_Instructions for the task_
Please find the lines in the entries below that contain the word "group", and copy each one.

_Supplied data_
=== Section Start ===
$ cat config.mk
export PLATFORM = sky130hd
export DESIGN_NAME = shift_unit_sequencer
export DESIGN_NICKNAME = d
export VERILOG_FILES = /design/src/rtl/fpu_shift_pkg.sv /design/src/rtl/shift_rr_arbiter.sv /design/src/rtl/shift_unit_sequencer.sv
export SDC_FILE = /design/constraint.sdc
export NUM_CORES = 1
export LEC_CHECK = 0
export BUFFER_PORTS_ARGS = -buffer_cell sky130_fd_sc_hd__buf_4
export CORE_MARGIN = 2
export CORE_UTILIZATION = 42
export DETAILED_ROUTE_END_ITERATION = 8
export GPL_TIMING_DRIVEN = 0
export HOLD_SLACK_MARGIN = 0.08
export PLACE_DENSITY = 0.84
export SYNTH_ARGS = -nofsm -noshare
export SYNTH_HDL_FRONTEND = slang
export SYNTH_SLANG_ARGS = --single-unit
$ cat constraint.sdc
create_clock -name clk -period 1.9 [get_ports clk]
set_clock_uncertainty 0.15 [all_clocks]
set_input_delay 0.285 -clock clk [delete_from_list [all_inputs] [get_ports clk]]
set_output_delay 0.285 -clock clk [all_outputs]
set_load 0.02 [all_outputs]
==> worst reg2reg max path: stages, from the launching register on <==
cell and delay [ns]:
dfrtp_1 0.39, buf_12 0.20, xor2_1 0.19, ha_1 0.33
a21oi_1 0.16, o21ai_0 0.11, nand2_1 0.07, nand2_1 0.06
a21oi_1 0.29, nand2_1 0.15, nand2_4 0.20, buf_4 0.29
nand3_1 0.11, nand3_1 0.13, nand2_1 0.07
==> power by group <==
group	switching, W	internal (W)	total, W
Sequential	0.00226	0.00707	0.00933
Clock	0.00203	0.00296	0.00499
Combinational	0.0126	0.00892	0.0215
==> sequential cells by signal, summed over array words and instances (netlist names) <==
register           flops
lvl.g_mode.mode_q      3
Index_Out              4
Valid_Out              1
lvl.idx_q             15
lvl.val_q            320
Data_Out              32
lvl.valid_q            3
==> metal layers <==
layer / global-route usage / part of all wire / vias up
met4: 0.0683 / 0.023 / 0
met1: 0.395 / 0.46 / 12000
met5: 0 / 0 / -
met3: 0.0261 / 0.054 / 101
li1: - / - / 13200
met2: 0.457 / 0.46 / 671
### src/rtl/tia_sprite_graphics.sv
// Player-sprite engine: position counter, copy/size decode, graphics scan FSM
// and vertically-delayed graphics pair. Optional motion: TIA_SPRITE_HMOVE_EN.
module tia_sprite_graphics #(
  parameter int GR_WIDTH = 8,
  parameter int LINE_LEN = 160,
  parameter int CNT_W    = 8,
  localparam int D_W     = (GR_WIDTH > 8) ? GR_WIDTH : 8
) (
  input  logic           clkp,
  input  logic           rst,
  input  logic           pix_en,
  input  logic [D_W-1:0] d,
  input  logic           wr_grp,
  input  logic           wr_gry,
  input  logic           wr_nusiz,
  input  logic           wr_refp,
  input  logic           wr_vdel,
  input  logic           wr_resp,
`ifdef TIA_SPRITE_HMOVE_EN
  input  logic           wr_hmp,
  input  logic           hmove,
`endif
  output logic           px,
  output logic           drawing
);

  localparam int BI_W = $clog2(GR_WIDTH);
  localparam logic [CNT_W-1:0] LAST_POS = CNT_W'(LINE_LEN - 1);
  localparam logic [CNT_W-1:0] P16      = CNT_W'(16);
  localparam logic [CNT_W-1:0] P32      = CNT_W'(32);
  localparam logic [CNT_W-1:0] P64      = CNT_W'(64);
  localparam logic HAS16 = (LINE_LEN > 16);
  localparam logic HAS32 = (LINE_LEN > 32);
  localparam logic HAS64 = (LINE_LEN > 64);
  localparam logic [BI_W-1:0] BI_MSB = BI_W'(GR_WIDTH - 1);

  typedef enum logic {S_IDLE = 1'b0, S_DRAW = 1'b1} state_t;

  state_t              state_q;
  logic [BI_W-1:0]     bit_idx_q;
  logic [1:0]          stretch_cnt_q;
  logic                px_q;
  logic [CNT_W-1:0]    pos_q, pos_d;
  logic [GR_WIDTH-1:0] new_q, old_q;
  logic [2:0]          nusiz_q;
  logic                refp_q, vdel_q;

  logic [GR_WIDTH-1:0] gr;
  logic [1:0]          stretch_m1;
  logic                hit, step, start, last_bit;
  logic [BI_W-1:0]     first_bit;
  logic                unused_d;

  assign unused_d = ^d;

  // A position step is either a visible pixel or a blank-time motion clock.
`ifdef TIA_SPRITE_HMOVE_EN
  logic [3:0] hm_q;
  logic [4:0] mot_cnt_q;
  logic       mot_step;

  assign mot_step = !pix_en && (mot_cnt_q != 5'd0);
  assign step     = pix_en || mot_step;

  always_ff @(posedge clkp) begin
    if (rst) begin
      hm_q      <= 4'd0;
      mot_cnt_q <= 5'd0;
    end else begin
      if (wr_hmp) hm_q <= d[7:4];
      if (wr_resp)       mot_cnt_q <= 5'd0;
      else if (hmove)    mot_cnt_q <= 5'd8 - {hm_q[3], hm_q};
      else if (mot_step) mot_cnt_q <= mot_cnt_q - 5'd1;
    end
  end
`else
  assign step = pix_en;
`endif

  assign gr        = vdel_q ? old_q : new_q;
  assign first_bit = refp_q ? '0 : BI_MSB;
  assign last_bit  = refp_q ? (bit_idx_q == BI_MSB) : (bit_idx_q == '0);

  always_comb begin
    hit        = (pos_q == '0);
    stretch_m1 = 2'd0;
    case (nusiz_q)
      3'b001:  hit = hit || (HAS16 && pos_q == P16);
      3'b010:  hit = hit || (HAS32 && pos_q == P32);
      3'b011:  hit = hit || (HAS16 && pos_q == P16) || (HAS32 && pos_q == P32);
      3'b100:  hit = hit || (HAS64 && pos_q == P64);
      3'b101:  stretch_m1 = 2'd1;
      3'b110:  hit = hit || (HAS32 && pos_q == P32) || (HAS64 && pos_q == P64);
      3'b111:  stretch_m1 = 2'd3;
      default: ;
    endcase
  end

  assign start = step && hit;

  always_comb begin
    pos_d = pos_q;
    if (wr_resp)   pos_d = '0;
    else if (step) pos_d = (pos_q == LAST_POS) ? '0 : pos_q + 1'b1;
  end

  always_ff @(posedge clkp) begin
    if (rst) begin
      pos_q   <= '0;
      new_q   <= '0;
      old_q   <= '0;
      nusiz_q <= 3'd0;
      refp_q  <= 1'b0;
      vdel_q  <= 1'b0;
    end else begin
      pos_q <= pos_d;
      if (wr_grp)   new_q   <= d[GR_WIDTH-1:0];
      if (wr_gry)   old_q   <= new_q;
      if (wr_nusiz) nusiz_q <= d[2:0];
      if (wr_refp)  refp_q  <= d[3];
      if (wr_vdel)  vdel_q  <= d[0];
    end
  end

  // Scan FSM; a start in DRAW still emits the current pixel, then reloads.
  always_ff @(posedge clkp) begin
    if (rst) begin
      state_q       <= S_IDLE;
      bit_idx_q     <= '0;
      stretch_cnt_q <= 2'd0;
      px_q          <= 1'b0;
    end else begin
      if (pix_en) begin
        if (state_q == S_DRAW) begin
          px_q <= gr[bit_idx_q];
          if (stretch_cnt_q >= stretch_m1) begin
            stretch_cnt_q <= 2'd0;
            if (last_bit) state_q <= S_IDLE;
            else if (refp_q) bit_idx_q <= bit_idx_q + 1'b1;
            else bit_idx_q <= bit_idx_q - 1'b1;
          end else begin
            stretch_cnt_q <= stretch_cnt_q + 2'd1;
          end
        end else begin
          px_q <= 1'b0;
        end
      end
      if (start) begin
        state_q       <= S_DRAW;
        bit_idx_q     <= first_bit;
        stretch_cnt_q <= 2'd0;
      end
    end
  end

  assign px      = px_q;
  assign drawing = (state_q == S_DRAW);

endmodule
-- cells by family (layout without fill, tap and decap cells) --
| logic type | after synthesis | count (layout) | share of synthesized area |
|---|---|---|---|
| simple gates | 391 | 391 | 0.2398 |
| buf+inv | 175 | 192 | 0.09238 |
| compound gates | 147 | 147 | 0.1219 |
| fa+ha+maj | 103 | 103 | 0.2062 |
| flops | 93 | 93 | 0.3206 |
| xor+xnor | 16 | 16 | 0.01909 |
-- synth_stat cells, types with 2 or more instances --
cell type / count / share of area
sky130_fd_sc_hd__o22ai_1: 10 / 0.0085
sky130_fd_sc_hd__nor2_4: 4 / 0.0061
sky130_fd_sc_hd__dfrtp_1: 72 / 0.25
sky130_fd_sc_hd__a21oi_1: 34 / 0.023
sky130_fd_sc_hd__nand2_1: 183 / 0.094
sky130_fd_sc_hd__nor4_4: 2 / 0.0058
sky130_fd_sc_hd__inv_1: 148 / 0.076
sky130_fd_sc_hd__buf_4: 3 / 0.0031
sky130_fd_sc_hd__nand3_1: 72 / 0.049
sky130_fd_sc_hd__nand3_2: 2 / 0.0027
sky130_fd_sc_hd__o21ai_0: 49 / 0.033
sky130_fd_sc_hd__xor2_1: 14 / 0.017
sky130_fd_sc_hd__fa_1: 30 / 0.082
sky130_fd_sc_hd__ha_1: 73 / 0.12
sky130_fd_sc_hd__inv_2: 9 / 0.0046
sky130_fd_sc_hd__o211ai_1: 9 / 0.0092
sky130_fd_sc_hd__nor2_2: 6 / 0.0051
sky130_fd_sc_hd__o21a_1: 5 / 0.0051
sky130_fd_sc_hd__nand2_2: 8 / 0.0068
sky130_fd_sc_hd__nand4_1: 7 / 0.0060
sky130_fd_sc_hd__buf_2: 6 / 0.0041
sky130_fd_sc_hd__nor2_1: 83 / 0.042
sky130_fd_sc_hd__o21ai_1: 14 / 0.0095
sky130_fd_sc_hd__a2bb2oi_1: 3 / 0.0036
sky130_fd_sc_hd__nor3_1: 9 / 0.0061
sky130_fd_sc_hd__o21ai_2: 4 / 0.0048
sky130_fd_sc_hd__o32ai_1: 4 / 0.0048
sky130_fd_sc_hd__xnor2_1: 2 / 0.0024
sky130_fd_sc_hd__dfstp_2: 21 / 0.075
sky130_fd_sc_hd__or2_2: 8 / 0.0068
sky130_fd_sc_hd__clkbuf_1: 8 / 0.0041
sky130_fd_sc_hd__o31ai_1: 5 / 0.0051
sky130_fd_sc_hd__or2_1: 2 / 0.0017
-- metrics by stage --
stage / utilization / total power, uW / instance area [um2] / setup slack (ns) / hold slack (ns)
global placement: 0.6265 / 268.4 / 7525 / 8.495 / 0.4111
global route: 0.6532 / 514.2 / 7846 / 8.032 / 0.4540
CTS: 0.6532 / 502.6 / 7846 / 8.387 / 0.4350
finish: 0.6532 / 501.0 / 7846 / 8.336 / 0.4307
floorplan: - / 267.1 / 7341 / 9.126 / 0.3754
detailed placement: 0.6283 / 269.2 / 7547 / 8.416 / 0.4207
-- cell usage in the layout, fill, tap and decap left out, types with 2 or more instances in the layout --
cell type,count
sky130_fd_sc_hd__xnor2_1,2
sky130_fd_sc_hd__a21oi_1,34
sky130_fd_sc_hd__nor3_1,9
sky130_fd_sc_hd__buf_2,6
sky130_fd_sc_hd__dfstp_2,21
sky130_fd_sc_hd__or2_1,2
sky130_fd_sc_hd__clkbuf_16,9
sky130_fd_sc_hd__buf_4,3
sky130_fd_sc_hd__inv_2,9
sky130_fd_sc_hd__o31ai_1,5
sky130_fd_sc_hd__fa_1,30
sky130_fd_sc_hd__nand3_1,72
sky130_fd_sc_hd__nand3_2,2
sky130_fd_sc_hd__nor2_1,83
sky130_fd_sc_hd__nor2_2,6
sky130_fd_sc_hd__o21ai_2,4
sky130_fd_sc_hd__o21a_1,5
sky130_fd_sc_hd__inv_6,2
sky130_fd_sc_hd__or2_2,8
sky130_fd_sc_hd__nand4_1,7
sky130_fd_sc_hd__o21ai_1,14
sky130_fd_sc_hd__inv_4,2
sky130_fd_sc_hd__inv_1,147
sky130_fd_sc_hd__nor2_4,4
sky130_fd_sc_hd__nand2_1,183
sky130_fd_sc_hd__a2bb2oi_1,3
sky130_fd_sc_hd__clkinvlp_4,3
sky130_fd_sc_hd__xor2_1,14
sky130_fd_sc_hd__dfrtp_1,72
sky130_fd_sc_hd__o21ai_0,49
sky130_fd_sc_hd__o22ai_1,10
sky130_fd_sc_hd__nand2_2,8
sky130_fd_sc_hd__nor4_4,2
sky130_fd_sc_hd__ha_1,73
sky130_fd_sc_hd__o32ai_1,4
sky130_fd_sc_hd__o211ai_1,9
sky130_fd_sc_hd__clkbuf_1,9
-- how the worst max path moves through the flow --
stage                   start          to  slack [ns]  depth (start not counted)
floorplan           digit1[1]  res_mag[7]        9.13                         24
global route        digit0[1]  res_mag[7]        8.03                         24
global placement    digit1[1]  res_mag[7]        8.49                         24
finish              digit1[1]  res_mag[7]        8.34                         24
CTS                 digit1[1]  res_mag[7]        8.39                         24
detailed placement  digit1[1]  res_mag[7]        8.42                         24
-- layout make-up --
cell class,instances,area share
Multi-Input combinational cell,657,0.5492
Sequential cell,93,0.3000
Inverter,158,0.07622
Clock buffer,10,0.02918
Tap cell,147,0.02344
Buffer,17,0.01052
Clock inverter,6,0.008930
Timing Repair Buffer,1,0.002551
=== Section End ===
_Task output_
==> power by group <==
group	switching, W	internal (W)	total, W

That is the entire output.